━━ RECORDS FOR THE TASK

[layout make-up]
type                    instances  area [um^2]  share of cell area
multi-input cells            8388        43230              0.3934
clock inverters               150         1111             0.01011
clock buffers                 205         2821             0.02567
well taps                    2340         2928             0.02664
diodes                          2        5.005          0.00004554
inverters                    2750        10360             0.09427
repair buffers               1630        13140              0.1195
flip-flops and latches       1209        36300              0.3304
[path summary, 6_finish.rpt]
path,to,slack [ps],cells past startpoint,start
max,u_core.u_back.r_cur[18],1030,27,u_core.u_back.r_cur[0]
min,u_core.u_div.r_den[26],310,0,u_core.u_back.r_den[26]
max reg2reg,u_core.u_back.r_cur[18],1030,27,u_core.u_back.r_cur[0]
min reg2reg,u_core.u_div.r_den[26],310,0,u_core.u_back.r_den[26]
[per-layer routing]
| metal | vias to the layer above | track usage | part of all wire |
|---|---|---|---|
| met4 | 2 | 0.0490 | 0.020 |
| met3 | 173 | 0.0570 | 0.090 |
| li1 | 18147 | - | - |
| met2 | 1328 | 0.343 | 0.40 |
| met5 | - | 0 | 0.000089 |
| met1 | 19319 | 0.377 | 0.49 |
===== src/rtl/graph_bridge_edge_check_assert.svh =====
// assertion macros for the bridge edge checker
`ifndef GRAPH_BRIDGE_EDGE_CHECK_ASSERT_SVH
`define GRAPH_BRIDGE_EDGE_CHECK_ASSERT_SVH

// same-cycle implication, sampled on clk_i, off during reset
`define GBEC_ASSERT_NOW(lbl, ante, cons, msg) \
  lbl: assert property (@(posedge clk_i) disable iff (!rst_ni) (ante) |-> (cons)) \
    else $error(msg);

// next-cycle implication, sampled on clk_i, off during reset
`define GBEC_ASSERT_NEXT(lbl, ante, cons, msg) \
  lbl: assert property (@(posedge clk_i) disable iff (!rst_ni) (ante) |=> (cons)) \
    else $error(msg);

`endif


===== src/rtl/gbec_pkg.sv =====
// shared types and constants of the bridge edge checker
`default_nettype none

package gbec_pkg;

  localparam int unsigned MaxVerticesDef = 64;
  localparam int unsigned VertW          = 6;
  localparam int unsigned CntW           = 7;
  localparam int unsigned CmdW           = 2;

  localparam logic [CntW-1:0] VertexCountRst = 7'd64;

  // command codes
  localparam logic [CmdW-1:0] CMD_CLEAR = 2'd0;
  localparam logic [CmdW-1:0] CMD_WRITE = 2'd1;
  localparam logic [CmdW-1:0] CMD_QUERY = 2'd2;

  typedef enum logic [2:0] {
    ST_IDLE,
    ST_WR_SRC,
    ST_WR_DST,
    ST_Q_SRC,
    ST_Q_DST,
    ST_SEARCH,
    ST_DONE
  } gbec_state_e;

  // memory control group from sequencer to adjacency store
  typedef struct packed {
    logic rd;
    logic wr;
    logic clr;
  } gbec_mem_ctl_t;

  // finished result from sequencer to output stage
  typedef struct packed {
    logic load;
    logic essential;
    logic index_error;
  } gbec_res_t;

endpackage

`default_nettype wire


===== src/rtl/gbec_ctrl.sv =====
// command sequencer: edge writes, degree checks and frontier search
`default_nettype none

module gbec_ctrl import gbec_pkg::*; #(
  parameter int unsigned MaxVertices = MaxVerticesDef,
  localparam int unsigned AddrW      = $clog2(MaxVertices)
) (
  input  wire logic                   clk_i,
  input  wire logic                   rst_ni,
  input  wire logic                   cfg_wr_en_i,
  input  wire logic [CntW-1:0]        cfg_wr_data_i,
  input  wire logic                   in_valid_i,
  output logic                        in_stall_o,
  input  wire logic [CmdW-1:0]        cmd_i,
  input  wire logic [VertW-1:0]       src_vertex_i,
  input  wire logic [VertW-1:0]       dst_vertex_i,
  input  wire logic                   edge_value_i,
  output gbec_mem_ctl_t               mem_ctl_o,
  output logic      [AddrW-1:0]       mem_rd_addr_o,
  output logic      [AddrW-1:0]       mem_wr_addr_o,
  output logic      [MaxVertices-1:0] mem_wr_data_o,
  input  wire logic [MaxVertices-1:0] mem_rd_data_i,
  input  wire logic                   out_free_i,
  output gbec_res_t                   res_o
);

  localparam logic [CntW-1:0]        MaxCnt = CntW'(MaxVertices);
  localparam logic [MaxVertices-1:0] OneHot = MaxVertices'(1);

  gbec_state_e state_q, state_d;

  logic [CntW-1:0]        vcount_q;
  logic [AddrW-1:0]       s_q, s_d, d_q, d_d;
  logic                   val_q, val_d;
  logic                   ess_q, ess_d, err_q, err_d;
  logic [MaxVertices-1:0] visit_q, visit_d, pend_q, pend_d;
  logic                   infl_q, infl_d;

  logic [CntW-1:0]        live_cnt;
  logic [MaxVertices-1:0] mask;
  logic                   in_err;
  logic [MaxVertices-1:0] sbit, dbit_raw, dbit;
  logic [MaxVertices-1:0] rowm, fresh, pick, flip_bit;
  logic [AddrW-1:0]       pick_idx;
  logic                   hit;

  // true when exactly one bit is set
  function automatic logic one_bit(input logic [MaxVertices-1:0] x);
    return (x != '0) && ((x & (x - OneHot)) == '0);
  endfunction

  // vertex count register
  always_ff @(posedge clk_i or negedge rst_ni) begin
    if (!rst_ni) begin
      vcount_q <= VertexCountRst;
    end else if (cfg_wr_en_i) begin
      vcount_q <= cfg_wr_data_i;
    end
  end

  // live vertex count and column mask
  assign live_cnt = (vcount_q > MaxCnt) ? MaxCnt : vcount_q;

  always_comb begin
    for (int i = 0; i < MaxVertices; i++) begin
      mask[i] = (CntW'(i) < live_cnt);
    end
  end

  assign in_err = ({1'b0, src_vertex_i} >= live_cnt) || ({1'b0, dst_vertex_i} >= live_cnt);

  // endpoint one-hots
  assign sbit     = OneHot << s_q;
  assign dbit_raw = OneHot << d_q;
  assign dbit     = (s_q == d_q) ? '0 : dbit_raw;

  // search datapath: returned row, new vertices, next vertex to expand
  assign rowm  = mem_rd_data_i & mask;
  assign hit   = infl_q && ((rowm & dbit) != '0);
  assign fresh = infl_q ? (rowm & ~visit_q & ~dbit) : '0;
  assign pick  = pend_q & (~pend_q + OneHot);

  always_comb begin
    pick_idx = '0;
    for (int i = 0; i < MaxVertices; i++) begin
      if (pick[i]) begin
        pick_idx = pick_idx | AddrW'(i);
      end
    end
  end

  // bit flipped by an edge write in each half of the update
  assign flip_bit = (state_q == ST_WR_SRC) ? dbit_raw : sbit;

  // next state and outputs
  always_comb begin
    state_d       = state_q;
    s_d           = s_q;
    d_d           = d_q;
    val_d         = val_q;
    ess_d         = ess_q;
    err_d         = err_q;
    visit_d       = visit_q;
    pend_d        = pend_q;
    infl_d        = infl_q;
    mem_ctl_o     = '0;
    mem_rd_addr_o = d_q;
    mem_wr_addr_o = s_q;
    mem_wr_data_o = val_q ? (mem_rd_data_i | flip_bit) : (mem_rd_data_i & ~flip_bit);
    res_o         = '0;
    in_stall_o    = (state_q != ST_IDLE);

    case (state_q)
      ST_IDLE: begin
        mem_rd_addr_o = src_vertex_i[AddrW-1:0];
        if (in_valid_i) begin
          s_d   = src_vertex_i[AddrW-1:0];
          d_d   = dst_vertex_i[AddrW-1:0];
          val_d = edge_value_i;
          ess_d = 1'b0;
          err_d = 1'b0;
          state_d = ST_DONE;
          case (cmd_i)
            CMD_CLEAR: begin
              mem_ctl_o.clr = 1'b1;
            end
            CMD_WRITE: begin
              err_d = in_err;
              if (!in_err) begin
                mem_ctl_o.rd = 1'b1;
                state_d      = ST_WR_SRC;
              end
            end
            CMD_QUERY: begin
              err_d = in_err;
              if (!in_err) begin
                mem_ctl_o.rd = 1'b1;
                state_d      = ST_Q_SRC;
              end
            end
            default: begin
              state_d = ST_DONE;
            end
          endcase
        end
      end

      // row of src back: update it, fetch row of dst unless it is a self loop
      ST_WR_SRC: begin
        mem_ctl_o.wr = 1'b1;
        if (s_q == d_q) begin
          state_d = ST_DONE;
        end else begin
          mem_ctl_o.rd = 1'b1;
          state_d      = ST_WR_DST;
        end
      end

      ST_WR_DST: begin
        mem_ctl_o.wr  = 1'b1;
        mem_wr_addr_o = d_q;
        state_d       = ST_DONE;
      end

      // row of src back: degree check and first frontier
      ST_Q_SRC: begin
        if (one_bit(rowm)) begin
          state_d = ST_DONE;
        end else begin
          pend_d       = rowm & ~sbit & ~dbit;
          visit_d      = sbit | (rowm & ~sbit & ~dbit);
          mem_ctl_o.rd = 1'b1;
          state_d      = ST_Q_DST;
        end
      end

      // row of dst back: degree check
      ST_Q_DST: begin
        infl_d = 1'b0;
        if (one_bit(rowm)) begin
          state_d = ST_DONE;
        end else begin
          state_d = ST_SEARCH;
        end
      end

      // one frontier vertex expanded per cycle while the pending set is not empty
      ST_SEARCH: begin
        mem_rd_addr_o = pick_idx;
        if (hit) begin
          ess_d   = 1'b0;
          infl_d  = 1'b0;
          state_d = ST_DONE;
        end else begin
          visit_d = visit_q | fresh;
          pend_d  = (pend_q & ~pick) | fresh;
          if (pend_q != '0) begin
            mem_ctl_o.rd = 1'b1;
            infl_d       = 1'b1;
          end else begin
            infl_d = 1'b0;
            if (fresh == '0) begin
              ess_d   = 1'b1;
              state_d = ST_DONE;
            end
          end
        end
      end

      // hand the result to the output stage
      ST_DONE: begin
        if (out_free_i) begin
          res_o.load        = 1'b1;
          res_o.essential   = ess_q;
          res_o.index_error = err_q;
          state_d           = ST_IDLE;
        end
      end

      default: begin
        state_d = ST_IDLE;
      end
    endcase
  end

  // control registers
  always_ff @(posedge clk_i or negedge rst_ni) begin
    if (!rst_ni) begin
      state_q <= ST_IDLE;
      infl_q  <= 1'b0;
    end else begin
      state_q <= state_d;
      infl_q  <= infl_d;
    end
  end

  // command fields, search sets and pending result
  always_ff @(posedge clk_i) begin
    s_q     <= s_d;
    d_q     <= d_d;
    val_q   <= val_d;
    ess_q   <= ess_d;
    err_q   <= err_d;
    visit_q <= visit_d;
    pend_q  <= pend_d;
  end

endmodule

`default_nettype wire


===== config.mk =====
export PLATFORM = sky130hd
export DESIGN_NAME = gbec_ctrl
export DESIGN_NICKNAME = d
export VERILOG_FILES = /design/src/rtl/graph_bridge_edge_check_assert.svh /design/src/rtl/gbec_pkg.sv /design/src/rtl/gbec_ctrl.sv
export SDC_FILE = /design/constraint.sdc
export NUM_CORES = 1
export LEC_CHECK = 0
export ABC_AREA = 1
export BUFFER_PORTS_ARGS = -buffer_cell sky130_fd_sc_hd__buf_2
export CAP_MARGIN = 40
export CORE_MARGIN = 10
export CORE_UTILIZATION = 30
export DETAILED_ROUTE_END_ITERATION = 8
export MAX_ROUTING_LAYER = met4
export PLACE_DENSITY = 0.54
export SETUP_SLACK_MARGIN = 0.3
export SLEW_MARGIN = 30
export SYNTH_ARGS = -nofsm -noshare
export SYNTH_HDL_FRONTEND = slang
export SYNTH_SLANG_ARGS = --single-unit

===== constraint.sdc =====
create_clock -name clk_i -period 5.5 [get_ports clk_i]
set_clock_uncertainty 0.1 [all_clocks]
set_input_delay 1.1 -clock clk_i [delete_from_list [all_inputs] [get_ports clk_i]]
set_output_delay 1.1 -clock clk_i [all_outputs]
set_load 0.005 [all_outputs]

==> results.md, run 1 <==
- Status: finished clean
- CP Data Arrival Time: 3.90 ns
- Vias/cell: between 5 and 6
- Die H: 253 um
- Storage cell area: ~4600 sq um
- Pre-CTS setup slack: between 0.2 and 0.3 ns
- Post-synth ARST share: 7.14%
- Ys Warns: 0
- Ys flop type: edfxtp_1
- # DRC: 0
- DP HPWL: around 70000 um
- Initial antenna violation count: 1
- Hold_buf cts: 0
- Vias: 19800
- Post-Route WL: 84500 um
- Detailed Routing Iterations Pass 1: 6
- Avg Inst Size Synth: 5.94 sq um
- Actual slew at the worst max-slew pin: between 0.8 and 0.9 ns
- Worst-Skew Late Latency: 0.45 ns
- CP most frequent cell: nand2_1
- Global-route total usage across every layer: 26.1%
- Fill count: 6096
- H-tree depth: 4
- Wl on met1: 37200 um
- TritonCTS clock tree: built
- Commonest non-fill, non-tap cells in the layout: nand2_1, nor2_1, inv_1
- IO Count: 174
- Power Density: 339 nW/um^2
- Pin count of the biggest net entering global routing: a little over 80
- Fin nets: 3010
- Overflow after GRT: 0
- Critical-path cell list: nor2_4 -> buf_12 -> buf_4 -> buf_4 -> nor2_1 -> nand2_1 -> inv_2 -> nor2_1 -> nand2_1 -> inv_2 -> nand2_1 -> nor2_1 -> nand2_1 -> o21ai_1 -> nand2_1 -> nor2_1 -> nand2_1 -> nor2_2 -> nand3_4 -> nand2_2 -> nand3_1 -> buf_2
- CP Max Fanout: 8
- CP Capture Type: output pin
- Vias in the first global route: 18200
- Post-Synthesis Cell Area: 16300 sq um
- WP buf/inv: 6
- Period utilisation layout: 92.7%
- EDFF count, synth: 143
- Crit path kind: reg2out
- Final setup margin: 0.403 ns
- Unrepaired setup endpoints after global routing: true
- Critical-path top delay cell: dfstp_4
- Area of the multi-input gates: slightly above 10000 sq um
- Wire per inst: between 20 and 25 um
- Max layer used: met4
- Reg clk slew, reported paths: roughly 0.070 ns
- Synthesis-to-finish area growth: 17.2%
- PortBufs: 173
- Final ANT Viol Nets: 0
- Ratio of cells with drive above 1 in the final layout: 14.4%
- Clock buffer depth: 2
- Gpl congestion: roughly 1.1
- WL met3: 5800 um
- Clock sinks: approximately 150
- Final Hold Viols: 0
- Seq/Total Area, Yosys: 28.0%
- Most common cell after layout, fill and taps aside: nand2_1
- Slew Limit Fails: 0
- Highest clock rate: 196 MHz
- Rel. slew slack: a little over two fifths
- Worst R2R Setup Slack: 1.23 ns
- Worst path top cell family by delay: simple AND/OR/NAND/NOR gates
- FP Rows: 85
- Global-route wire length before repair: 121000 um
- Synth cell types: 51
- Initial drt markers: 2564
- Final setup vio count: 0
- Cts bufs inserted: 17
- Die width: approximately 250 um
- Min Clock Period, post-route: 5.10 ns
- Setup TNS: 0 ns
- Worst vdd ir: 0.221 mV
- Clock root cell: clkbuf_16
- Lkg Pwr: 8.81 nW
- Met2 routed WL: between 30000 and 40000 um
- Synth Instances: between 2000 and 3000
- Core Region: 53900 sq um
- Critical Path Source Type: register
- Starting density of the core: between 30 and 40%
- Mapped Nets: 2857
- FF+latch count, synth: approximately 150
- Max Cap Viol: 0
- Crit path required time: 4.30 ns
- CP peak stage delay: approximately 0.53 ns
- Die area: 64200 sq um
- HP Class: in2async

━━━━

• WHAT YOU WILL DO
Make a copy of each line in the records above that has the word "localparam".

• ANSWER AREA
  localparam int unsigned MaxVerticesDef = 64;
  localparam int unsigned VertW          = 6;
  localparam int unsigned CntW           = 7;
  localparam int unsigned CmdW           = 2;
  localparam logic [CntW-1:0] VertexCountRst = 7'd64;
  localparam logic [CmdW-1:0] CMD_CLEAR = 2'd0;
  localparam logic [CmdW-1:0] CMD_WRITE = 2'd1;
  localparam logic [CmdW-1:0] CMD_QUERY = 2'd2;
  localparam int unsigned AddrW      = $clog2(MaxVertices)
  localparam logic [CntW-1:0]        MaxCnt = CntW'(MaxVertices);
  localparam logic [MaxVertices-1:0] OneHot = MaxVertices'(1);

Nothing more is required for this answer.